Pernah Chikara bertanya pada mama tentang papa, tapi wanita itu tak banyak bicara. Mama hanya mengatakan kalau papa lelaki yang sangat baik dan bertanggung jawab. Mengapa papa hilang tak berkabar? Mama pun tidak tahu. Mungkin karena kini papa sudah mempunyai keluarga yang lain.
Keluarga lain? Ya, istri dan anak-anak papa yang ada di Jepang. Ibu dan saudara tirinya. Betapa menyenangkan bisa ada bersama papa. Pernahkah papa ingat dirinya? Ataukah papa telah membuang kenangan tentang Indonesia?
Perpisahan dengan mama bukan suatu hal yang menyenangkan. Bisa saja sebenarnya papa kecewa dan sakit hati, sehingga papa melupakan mereka.
“Papa…aku rindu.” Chikara sadar dia bukan lagi anak kecil atau anak remaja yang pantas merengek, tapi dia seorang anak. Merindukan papa, merindukan kasih sayang yang memang pantas menjadi miliknya.
Jika sudah begini, siapakah yang harus dia salahkan? Mamakah? Atau papa yang melupakannya begitu saja. Tidak, Chikara menggeleng. Tidak ada seorang pun yang harus disalahkan. Mereka hanya korban.

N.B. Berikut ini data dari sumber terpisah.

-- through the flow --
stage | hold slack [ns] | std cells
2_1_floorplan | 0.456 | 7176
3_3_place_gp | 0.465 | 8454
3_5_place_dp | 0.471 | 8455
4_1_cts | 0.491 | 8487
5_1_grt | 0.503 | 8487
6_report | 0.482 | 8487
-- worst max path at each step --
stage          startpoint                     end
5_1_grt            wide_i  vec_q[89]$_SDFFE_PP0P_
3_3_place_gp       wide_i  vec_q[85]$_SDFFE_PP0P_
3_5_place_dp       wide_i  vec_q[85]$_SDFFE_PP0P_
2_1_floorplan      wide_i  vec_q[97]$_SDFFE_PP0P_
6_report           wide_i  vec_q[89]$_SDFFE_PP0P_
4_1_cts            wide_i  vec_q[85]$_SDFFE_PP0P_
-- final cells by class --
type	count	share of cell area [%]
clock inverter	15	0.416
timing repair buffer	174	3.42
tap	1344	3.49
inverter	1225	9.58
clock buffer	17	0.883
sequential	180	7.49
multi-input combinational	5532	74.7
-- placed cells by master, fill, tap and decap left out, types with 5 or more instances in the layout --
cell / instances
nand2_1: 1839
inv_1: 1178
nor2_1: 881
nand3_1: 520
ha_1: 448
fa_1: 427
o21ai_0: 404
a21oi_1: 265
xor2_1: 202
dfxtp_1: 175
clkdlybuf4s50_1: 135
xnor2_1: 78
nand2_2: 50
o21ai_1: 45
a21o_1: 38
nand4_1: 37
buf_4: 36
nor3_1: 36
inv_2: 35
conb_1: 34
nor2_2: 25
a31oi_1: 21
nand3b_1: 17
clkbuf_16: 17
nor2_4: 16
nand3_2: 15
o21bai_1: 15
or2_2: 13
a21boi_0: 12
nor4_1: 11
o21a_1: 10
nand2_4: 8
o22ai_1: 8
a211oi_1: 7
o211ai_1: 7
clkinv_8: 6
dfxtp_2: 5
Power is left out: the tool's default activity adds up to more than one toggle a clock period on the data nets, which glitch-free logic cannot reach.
`src/rtl/shr_pkg.sv`:
```
package shr_pkg;
  localparam int unsigned XLEN = 32;
  localparam int unsigned AMTW = $clog2(XLEN);

  localparam logic [5:0] F_SLL  = 6'h00;
  localparam logic [5:0] F_SRL  = 6'h02;
  localparam logic [5:0] F_SRA  = 6'h03;
  localparam logic [5:0] F_SLLV = 6'h04;
  localparam logic [5:0] F_SRLV = 6'h06;
  localparam logic [5:0] F_SRAV = 6'h07;

  typedef enum logic [1:0] {
    SK_SLL = 2'd0,
    SK_SRL = 2'd1,
    SK_SRA = 2'd2,
    SK_ROR = 2'd3
  } shr_kind_e;

  // Low half of a double-width word {hi, lo} shifted right by amt.
  function automatic logic [XLEN-1:0] funnel_right(input logic [XLEN-1:0] hi,
                                                   input logic [XLEN-1:0] lo,
                                                   input logic [AMTW-1:0] amt);
    logic [2*XLEN-1:0] wide;
    wide = {hi, lo} >> amt;
    return wide[XLEN-1:0];
  endfunction
endpackage

```
`src/rtl/shr_decode.sv`:
```
module shr_decode
  import shr_pkg::*;
(
  input  logic [5:0]  funct,
  input  logic [4:0]  rs_idx,
  input  logic [4:0]  rt_idx,
  input  logic [4:0]  rd_idx,
  input  logic [4:0]  shamt,
  output shr_kind_e   kind,
  output logic        use_var_amt,
  output logic        rsv,
  output logic        nop,
  output logic        ssnop,
  output logic        ehb,
  output logic        wr_en
);
  always_comb begin
    kind        = SK_SLL;
    use_var_amt = 1'b0;
    rsv         = 1'b0;
    unique case (funct)
      F_SLL:  rsv = (rs_idx != 5'd0);
      F_SRL: begin
        kind = rs_idx[0] ? SK_ROR : SK_SRL;
        rsv  = (rs_idx[4:1] != 4'd0);
      end
      F_SRA: begin
        kind = SK_SRA;
        rsv  = (rs_idx != 5'd0);
      end
      F_SLLV: use_var_amt = 1'b1;
      F_SRLV: begin
        use_var_amt = 1'b1;
        kind        = shamt[0] ? SK_ROR : SK_SRL;
      end
      F_SRAV: begin
        use_var_amt = 1'b1;
        kind        = SK_SRA;
      end
      default: rsv = 1'b1;
    endcase
  end

  assign nop   = (funct == F_SLL) && (rs_idx == 5'd0) && (rt_idx == 5'd0) && (rd_idx == 5'd0);
  assign ssnop = nop && (shamt == 5'd1);
  assign ehb   = nop && (shamt == 5'd3);
  assign wr_en = !rsv && !nop && (rd_idx != 5'd0);

  always_comb begin
    AST_HINT_EXCL: assert ($onehot0({ssnop, ehb}) && (!(ssnop || ehb) || nop)) else $error("hint flags");
    AST_NOP_NO_WRITE: assert (!(nop && wr_en)) else $error("nop writes");
    AST_RD0_NO_WRITE: assert (!(rd_idx == 5'd0 && wr_en)) else $error("rd0 writes");
  end
endmodule

```
`src/rtl/shr_funnel.sv`:
```
module shr_funnel
  import shr_pkg::*;
#(
  parameter int unsigned W  = XLEN,
  parameter int unsigned AW = $clog2(W)
) (
  input  logic [W-1:0]  data,
  input  logic [AW-1:0] amt,
  input  shr_kind_e     kind,
  output logic [W-1:0]  out
);
  logic [W-1:0] data_rev, src, fill, raw, raw_rev;
  logic         left;

  // Left shifts reuse the right funnel on bit-reversed data.
  for (genvar i = 0; i < W; i++) begin : g_rev
    assign data_rev[i] = data[W-1-i];
    assign raw_rev[i]  = raw[W-1-i];
  end

  assign left = (kind == SK_SLL);
  assign src  = left ? data_rev : data;

  always_comb begin
    unique case (kind)
      SK_SRA:  fill = {W{data[W-1]}};
      SK_ROR:  fill = data;
      default: fill = '0;
    endcase
  end

  assign raw = funnel_right(fill, src, amt);
  assign out = left ? raw_rev : raw;

  always_comb begin
    AST_ZERO_AMT_PASS: assert (amt != '0 || out == data) else $error("amt0");
    AST_SRA_SIGN: assert (kind != SK_SRA || out[W-1] == data[W-1]) else $error("sra sign");
    AST_SLL_LSB: assert (kind != SK_SLL || amt == '0 || out[0] == 1'b0) else $error("sll lsb");
  end
endmodule

```
`src/rtl/shr_unit.sv`:
```
module shr_unit
  import shr_pkg::*;
(
  input  logic [5:0]  funct,
  input  logic [4:0]  rs_idx,
  input  logic [4:0]  rt_idx,
  input  logic [4:0]  rd_idx,
  input  logic [4:0]  shamt,
  input  logic [31:0] rs_val,
  input  logic [31:0] rt_val,
  output logic [31:0] result,
  output logic        rd_we,
  output logic        is_nop,
  output logic        is_ssnop,
  output logic        is_ehb,
  output logic        reserved
);
  shr_kind_e       kind;
  logic            use_var_amt;
  logic [AMTW-1:0] amt;
  logic [XLEN-1:0] shifted;

  shr_decode u_dec (
    .funct(funct), .rs_idx(rs_idx), .rt_idx(rt_idx), .rd_idx(rd_idx), .shamt(shamt),
    .kind(kind), .use_var_amt(use_var_amt), .rsv(reserved),
    .nop(is_nop), .ssnop(is_ssnop), .ehb(is_ehb), .wr_en(rd_we)
  );

  assign amt = use_var_amt ? rs_val[AMTW-1:0] : shamt;

  shr_funnel #(.W(XLEN), .AW(AMTW)) u_fun (
    .data(rt_val), .amt(amt), .kind(kind), .out(shifted)
  );

  assign result = reserved ? '0 : shifted;

  always_comb begin
    AST_RSV_QUIET: assert (!reserved || (result == '0 && !rd_we)) else $error("reserved");
  end
endmodule

```
`config.mk`:
```
export PLATFORM = sky130hd
export DESIGN_NAME = shr_unit
export DESIGN_NICKNAME = d
export VERILOG_FILES = /design/src/rtl/shr_pkg.sv /design/src/rtl/shr_decode.sv /design/src/rtl/shr_funnel.sv /design/src/rtl/shr_unit.sv
export SDC_FILE = /design/constraint.sdc
export NUM_CORES = 1
export LEC_CHECK = 0
export BUFFER_PORTS_ARGS = -buffer_cell sky130_fd_sc_hd__buf_2
export CAP_MARGIN = 40
export CORE_MARGIN = 3
export CORE_UTILIZATION = 57
export DETAILED_ROUTE_END_ITERATION = 7
export MAX_ROUTING_LAYER = met4
export PLACE_DENSITY = 0.82
export SLEW_MARGIN = 10
export SYNTH_ARGS = -nofsm -noshare
export SYNTH_HDL_FRONTEND = slang
export SYNTH_SLANG_ARGS = --single-unit
```
`constraint.sdc`:
```
create_clock -name vclk -period 3.8
set_clock_uncertainty 0.15 [all_clocks]
set_input_delay 0.38 -clock vclk [all_inputs]
set_output_delay 0.38 -clock vclk [all_outputs]
set_load 0.05 [all_outputs]
```
==> results of run 1 <==
==> cells by family after synthesis <==
kind of cell,count (synthesis),synth area share
simple gates,285,0.276
buf+inv,83,0.0791
mux,111,0.229
compound gates,285,0.417
==> per-stage QoR <==
stage	cells	hold slack (ns)	util
4_1_cts	1052	1.05	0.820
3_5_place_dp	1039	1.04	0.786
3_3_place_gp	1039	1.03	0.786
2_1_floorplan	764	0.786	-
==> repair_timing <==
action | in CTS
setup endpoints to repair | 30
pin swaps | 7
gates cloned | 1
setup buffers | 12
resized for setup | 57
hold buffers | 0
==> results by group, run 1 <==
Die
  • Die Height: 101 um
  • Initial Util: 0.605
  • Die width: 101 um
  • Io pins: approximately 130
  • Rows: 33

Synthesis
  • Avg Cell Area, Syn: 6.71 um^2
  • Syn_nets: 854
  • Most numerous cell in the Yosys netlist: mux2i_1
  • Yosys warns: 0
  • Post-synth top area cell: mux2i_1
  • Cells after Synth: approximately 760
  • Synth cell types: 80
  • Synth top cells by count: mux2i_1 (90), nand2_1 (87), nor2_1 (55)
  • Main area contributors after synthesis: mux2i_1 (18%), nand2_1 (6.4%), o22ai_1 (4.2%), nor2_1 (4.0%), mux2_2 (4.0%)
  • Cell Area, Synth: 5120 um^2
  • Top-area cell type share of the netlist area: 0.176
  • Sequential share of the synthesized area: 0

Global routing
  • Largest net degree at the start of global routing: 29

Placement
  • Place WS: -0.346 ns
  • IO Port Bufs: 100
  • DP Area: approximately 6700 um^2
  • Hpwl dp: 20.0 mm
  • GPL Wtd Cong: 1.19

STA
  • Worst_ep kind: output port
  • Crit. endpoint post-GRT repair: result[9]

Status
  • Fail Step: global routing (5_1_grt)
  • Status: stopped before the end
  • Stop Error: [ERROR DPL-0038] Utilization greater than 100%, impossible to legalize
==> run 2, diff against run 1 <==
Settings changed: CORE_UTILIZATION 57 to 40, MAX_ROUTING_LAYER met4 to default, PLACE_DENSITY 0.82 to default, PLACE_DENSITY_LB_ADDON from default to 0.15.
==> run 2 against run 1 <==
  * Synthesized area unchanged
  * Synthesized cell count unchanged
  * The flow now finishes, with violations (negative setup slack)
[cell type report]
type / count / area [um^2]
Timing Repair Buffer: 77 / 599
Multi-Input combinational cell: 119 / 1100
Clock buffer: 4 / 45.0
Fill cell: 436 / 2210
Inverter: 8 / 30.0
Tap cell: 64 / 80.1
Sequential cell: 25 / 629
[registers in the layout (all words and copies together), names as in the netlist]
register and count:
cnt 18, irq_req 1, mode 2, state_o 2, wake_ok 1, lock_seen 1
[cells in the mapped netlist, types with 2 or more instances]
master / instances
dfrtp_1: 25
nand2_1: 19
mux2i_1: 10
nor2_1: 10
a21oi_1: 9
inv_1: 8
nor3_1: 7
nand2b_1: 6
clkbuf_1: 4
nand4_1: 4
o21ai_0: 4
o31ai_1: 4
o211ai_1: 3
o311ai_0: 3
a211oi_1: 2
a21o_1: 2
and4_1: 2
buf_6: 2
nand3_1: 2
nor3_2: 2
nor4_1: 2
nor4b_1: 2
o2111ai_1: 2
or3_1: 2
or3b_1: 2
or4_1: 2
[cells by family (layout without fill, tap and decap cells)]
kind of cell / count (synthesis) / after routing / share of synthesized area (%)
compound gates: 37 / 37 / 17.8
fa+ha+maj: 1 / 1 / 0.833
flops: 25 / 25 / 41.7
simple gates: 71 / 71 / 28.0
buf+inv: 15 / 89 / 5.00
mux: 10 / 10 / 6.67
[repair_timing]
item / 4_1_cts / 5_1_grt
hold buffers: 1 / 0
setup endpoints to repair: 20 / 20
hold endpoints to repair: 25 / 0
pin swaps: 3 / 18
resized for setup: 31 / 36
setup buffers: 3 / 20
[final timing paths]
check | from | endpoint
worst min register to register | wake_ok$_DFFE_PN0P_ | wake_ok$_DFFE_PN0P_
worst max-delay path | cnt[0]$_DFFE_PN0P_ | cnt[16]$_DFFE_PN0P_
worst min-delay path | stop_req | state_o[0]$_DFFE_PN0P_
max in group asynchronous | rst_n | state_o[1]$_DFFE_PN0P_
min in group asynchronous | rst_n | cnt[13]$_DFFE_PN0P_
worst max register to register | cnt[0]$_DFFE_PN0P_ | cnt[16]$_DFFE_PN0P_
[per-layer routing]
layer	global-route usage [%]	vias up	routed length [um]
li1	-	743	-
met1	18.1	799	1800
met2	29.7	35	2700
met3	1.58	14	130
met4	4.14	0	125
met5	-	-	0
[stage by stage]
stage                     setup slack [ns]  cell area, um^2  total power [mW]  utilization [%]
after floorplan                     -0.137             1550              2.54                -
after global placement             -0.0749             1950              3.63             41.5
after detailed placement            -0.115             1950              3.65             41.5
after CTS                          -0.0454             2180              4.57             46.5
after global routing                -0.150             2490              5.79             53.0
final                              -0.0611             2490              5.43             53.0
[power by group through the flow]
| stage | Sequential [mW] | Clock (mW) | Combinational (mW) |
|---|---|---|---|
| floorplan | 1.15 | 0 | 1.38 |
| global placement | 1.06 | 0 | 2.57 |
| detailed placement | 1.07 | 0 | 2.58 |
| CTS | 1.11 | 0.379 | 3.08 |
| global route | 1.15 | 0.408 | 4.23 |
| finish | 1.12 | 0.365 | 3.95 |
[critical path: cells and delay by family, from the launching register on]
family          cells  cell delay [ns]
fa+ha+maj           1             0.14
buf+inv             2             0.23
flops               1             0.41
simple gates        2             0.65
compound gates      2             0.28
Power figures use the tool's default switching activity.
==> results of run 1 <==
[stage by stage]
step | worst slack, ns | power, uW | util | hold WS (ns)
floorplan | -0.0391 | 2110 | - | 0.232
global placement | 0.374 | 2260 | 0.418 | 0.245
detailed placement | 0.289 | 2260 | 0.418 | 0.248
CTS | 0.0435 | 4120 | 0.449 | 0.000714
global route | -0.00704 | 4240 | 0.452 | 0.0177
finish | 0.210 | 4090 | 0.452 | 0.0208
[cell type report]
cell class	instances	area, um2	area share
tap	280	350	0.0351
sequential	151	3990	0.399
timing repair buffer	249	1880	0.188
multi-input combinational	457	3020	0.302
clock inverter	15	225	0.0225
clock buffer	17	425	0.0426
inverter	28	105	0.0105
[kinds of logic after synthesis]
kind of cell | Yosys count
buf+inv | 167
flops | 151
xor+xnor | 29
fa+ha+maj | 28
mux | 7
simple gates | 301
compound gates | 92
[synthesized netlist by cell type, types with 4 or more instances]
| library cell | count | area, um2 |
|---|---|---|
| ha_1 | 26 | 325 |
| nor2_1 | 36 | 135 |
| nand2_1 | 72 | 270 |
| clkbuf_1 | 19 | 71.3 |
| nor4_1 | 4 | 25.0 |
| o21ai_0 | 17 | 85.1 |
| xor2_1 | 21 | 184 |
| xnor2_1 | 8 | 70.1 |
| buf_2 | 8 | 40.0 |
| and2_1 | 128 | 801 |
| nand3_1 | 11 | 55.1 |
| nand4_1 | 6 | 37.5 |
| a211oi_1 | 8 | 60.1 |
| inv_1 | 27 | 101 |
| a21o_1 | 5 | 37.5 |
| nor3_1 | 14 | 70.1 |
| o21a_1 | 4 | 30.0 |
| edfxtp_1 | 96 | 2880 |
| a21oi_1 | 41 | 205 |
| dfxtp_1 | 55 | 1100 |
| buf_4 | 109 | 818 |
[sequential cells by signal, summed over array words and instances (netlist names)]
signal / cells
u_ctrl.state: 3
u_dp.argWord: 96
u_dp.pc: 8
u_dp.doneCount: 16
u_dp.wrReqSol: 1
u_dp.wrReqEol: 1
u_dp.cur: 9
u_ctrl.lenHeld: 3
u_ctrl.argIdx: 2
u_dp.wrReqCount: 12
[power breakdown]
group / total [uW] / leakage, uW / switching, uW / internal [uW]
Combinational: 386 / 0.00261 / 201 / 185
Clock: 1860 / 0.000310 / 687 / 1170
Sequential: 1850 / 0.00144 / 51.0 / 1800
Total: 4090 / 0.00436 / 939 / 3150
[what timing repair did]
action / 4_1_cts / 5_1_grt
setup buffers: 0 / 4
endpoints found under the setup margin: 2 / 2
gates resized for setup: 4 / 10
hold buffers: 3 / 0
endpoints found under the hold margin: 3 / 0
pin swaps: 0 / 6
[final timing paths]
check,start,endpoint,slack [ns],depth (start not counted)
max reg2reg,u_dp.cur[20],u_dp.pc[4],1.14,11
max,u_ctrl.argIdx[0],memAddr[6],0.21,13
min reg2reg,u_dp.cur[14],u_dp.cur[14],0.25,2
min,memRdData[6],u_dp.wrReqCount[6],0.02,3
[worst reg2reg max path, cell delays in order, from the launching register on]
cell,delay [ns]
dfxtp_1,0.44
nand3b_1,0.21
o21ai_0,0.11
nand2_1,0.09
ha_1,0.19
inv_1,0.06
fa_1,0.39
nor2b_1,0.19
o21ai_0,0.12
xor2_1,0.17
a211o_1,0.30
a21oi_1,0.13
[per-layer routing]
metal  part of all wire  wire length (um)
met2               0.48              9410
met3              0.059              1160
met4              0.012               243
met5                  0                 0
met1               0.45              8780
`config.mk`:
```
export PLATFORM = sky130hd
export DESIGN_NAME = mpx_rx
export DESIGN_NICKNAME = d
export VERILOG_FILES = /design/src/rtl/mpx_rx.sv
export SDC_FILE = /design/constraint.sdc
export NUM_CORES = 1
export LEC_CHECK = 0
export CORE_MARGIN = 5
export CORE_UTILIZATION = 63
export CTS_CLUSTER_DIAMETER = 60
export DETAILED_ROUTE_END_ITERATION = 10
export DONT_BUFFER_PORTS = 1
export PLACE_DENSITY = 0.79
export SLEW_MARGIN = 20
export SYNTH_ARGS = -nofsm -noshare
export SYNTH_HDL_FRONTEND = slang
export SYNTH_SLANG_ARGS = --single-unit
```
`constraint.sdc`:
```
create_clock -name clk -period 1.8 [get_ports clk]
set_input_delay 0.27 -clock clk [delete_from_list [all_inputs] [get_ports clk]]
set_output_delay 0.27 -clock clk [all_outputs]
set_load 0.05 [all_outputs]
```
File: src/rtl/pp_ctrl_reg.sv
module pp_ctrl_reg
    import pp_ctrl_pkg::*;
#(
    parameter int SYNC_STAGES = 2
) (
    input  logic             clk,
    input  logic             rst,
    input  logic             wr_en,
    input  logic [REG_W-1:0] wr_data,
    output logic [REG_W-1:0] rd_data,
    input  logic [MODE_W-1:0] mode,
    input  logic             ack_n,
    output logic             strobe_n,
    output logic             autofd_n,
    output logic             init_n,
    output logic             select_in_n,
    output logic             data_oe,
    output logic             ack_irq
);
    pp_mode_e mode_e;
    pp_ctrl_t ctrl;
    pp_ctrl_t ctrl_view;
    pp_pins_t pins;
    logic     ack_active;
    logic     ack_rise;
    logic     dir_eff;
    logic     periph;
    logic     hw_clr;

    assign mode_e = pp_mode_e'(mode);

    pp_ack_sync #(.STAGES(SYNC_STAGES)) sync_i (
        .clk        (clk),
        .rst        (rst),
        .ack_n_raw  (ack_n),
        .ack_active (ack_active),
        .ack_rise   (ack_rise)
    );

    pp_dir_ctl dir_i (
        .mode     (mode_e),
        .soft_dir (ctrl.dir),
        .dir_eff  (dir_eff),
        .data_oe  (data_oe),
        .periph   (periph)
    );

    assign hw_clr = periph & ack_active;

    pp_ctrl_core core_i (
        .clk           (clk),
        .rst           (rst),
        .wr_en         (wr_en),
        .wr_bits       (wr_data[CTRL_W-1:0]),
        .hw_clr_autofd (hw_clr),
        .ack_rise      (ack_rise),
        .ctrl          (ctrl),
        .irq           (ack_irq)
    );

    always_comb begin
        ctrl_view     = ctrl;
        ctrl_view.dir = dir_eff;
        pins          = ctrl_to_pins(ctrl);
    end

    assign rd_data     = ctrl_to_bus(ctrl_view);
    assign strobe_n    = pins.strobe_n;
    assign autofd_n    = pins.autofd_n;
    assign init_n      = pins.init_n;
    assign select_in_n = pins.select_in_n;

endmodule
==> src/rtl/txstat_pkg.sv <==
package txstat_pkg;

    typedef enum logic [1:0] {
        SEL_LOW  = 2'b00,
        SEL_MID  = 2'b01,
        SEL_HIGH = 2'b10
    } ck_sel_e;

    typedef enum logic [1:0] {
        BT_IDLE  = 2'b00,
        BT_COUNT = 2'b01,
        BT_PULSE = 2'b10
    } bist_state_e;

    typedef enum logic {
        FL_CLEAR = 1'b0,
        FL_HELD  = 1'b1
    } fault_state_e;

endpackage

==> src/rtl/txstat_cfg_decode.sv <==
module txstat_cfg_decode
    import txstat_pkg::*;
#(
    parameter int PASS_LEN   = 511,
    parameter int SYNC_LEN   = 16,
    parameter int LONG_PULSE = 17,
    parameter int CW         = 10,
    parameter int PW         = 5
) (
    input  logic [1:0]    rxck_sel,
    input  logic [1:0]    tx_mode,
    output logic [CW-1:0] last_pos,
    output logic [PW-1:0] pulse_last
);

    logic sync_in_pass;
    logic long_pulse;

    always_comb begin
        sync_in_pass = (rxck_sel == SEL_LOW) && (tx_mode != 2'b00);
        long_pulse   = (rxck_sel != SEL_MID) && (tx_mode != 2'b00);
        last_pos     = sync_in_pass ? CW'(PASS_LEN + SYNC_LEN - 1) : CW'(PASS_LEN - 1);
        pulse_last   = long_pulse ? PW'(LONG_PULSE - 1) : '0;
    end

endmodule

==> src/rtl/txstat_bist_tracker.sv <==
module txstat_bist_tracker
    import txstat_pkg::*;
#(
    parameter int CW = 10,
    parameter int PW = 5
) (
    input  logic          clk,
    input  logic          rst_n,
    input  logic          bist_en,
    input  logic [1:0]    rxck_sel,
    input  logic [1:0]    tx_mode,
    input  logic [CW-1:0] last_pos,
    input  logic [PW-1:0] pulse_last,
    output logic          pulse_o
);

    bist_state_e   state_q, state_d;
    logic [CW-1:0] pos_q;
    logic [PW-1:0] left_q;
    logic          wrap;

    assign wrap = bist_en && (pos_q >= last_pos);

    always_comb begin
        state_d = state_q;
        unique case (state_q)
            BT_IDLE: begin
                if (wrap)         state_d = BT_PULSE;
                else if (bist_en) state_d = BT_COUNT;
            end
            BT_COUNT: begin
                if (!bist_en)     state_d = BT_IDLE;
                else if (wrap)    state_d = BT_PULSE;
            end
            BT_PULSE: begin
                if (!bist_en)           state_d = BT_IDLE;
                else if (wrap)          state_d = BT_PULSE;
                else if (left_q == '0)  state_d = BT_COUNT;
            end
            default: state_d = BT_IDLE;
        endcase
    end

    always_ff @(posedge clk or negedge rst_n) begin
        if (!rst_n) state_q <= BT_IDLE;
        else        state_q <= state_d;
    end

    always_ff @(posedge clk or negedge rst_n) begin
        if (!rst_n) begin
            pos_q  <= '0;
            left_q <= '0;
        end else if (!bist_en) begin
            pos_q  <= '0;
            left_q <= '0;
        end else begin
            pos_q <= wrap ? '0 : pos_q + 1'b1;
            if (wrap)
                left_q <= pulse_last;
            else if (state_q == BT_PULSE && left_q != '0)
                left_q <= left_q - 1'b1;
        end
    end

    always_comb begin
        pulse_o = (state_q == BT_PULSE);
    end

    assert_idle_quiet_R7: assert property (@(posedge clk) disable iff (!rst_n)
        !bist_en |=> !pulse_o);

    assert_mid_single_R4: assert property (@(posedge clk) disable iff (!rst_n)
        ($rose(pulse_o) && rxck_sel == SEL_MID && bist_en) |=> !pulse_o);

    assert_short_mode_R6: assert property (@(posedge clk) disable iff (!rst_n)
        ($rose(pulse_o) && tx_mode == 2'b00 && bist_en) |=> !pulse_o);

    assert_pulse_needs_enable_R2: assert property (@(posedge clk) disable iff (!rst_n)
        $rose(pulse_o) |-> $past(bist_en));

endmodule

Takdir sudah menuliskan beginilah jalan hidup yang harus dilaluinya.
Bagaimana pun dia harus bersyukur, memiliki mama yang mengasihinya lebih dari kasih sayang seorang ibu. Mama juga menjadi papa baginya. Melindungi dan memenuhi segala kebutuhannya, walau dia akui mama tidak  bisa menggantikan posisi papa dalam hatinya.
“Tuhan, haruskah aku melupakan papa dan menganggapnya tak pernah ada dalam hidupku?” jerit suara hati gadis itu.
Betapa selama ini dia rindu lelaki itu. Bertahun tak putus-putusnya dia berdoa agar Tuhan mempertemukan dirinya dengan papa, tapi hanya kekecewaan yang dia dapatkan.
“Jangan pernah berhenti berdoa.” Chikara teringat ucapan guru sekolah Minggu-nya yang dulu pernah mengajarnya.
“Bertekunlah dalam doa dan yakinlah kalau Ia akan membuat segala sesuatu indah pada waktunya.”
Kapankah? Hatinya bertanya lirih. Sampai kapankah ia harus berdoa dan menunggu?
Oto-san*…adakah kau ingat aku?  Kembali hatinya bertanya lirih.
Tuhan, aku menunggu dan terus menunggu hingga segala sesuatu indah pada waktunya….Chikara berkata lalu kembali terlelap.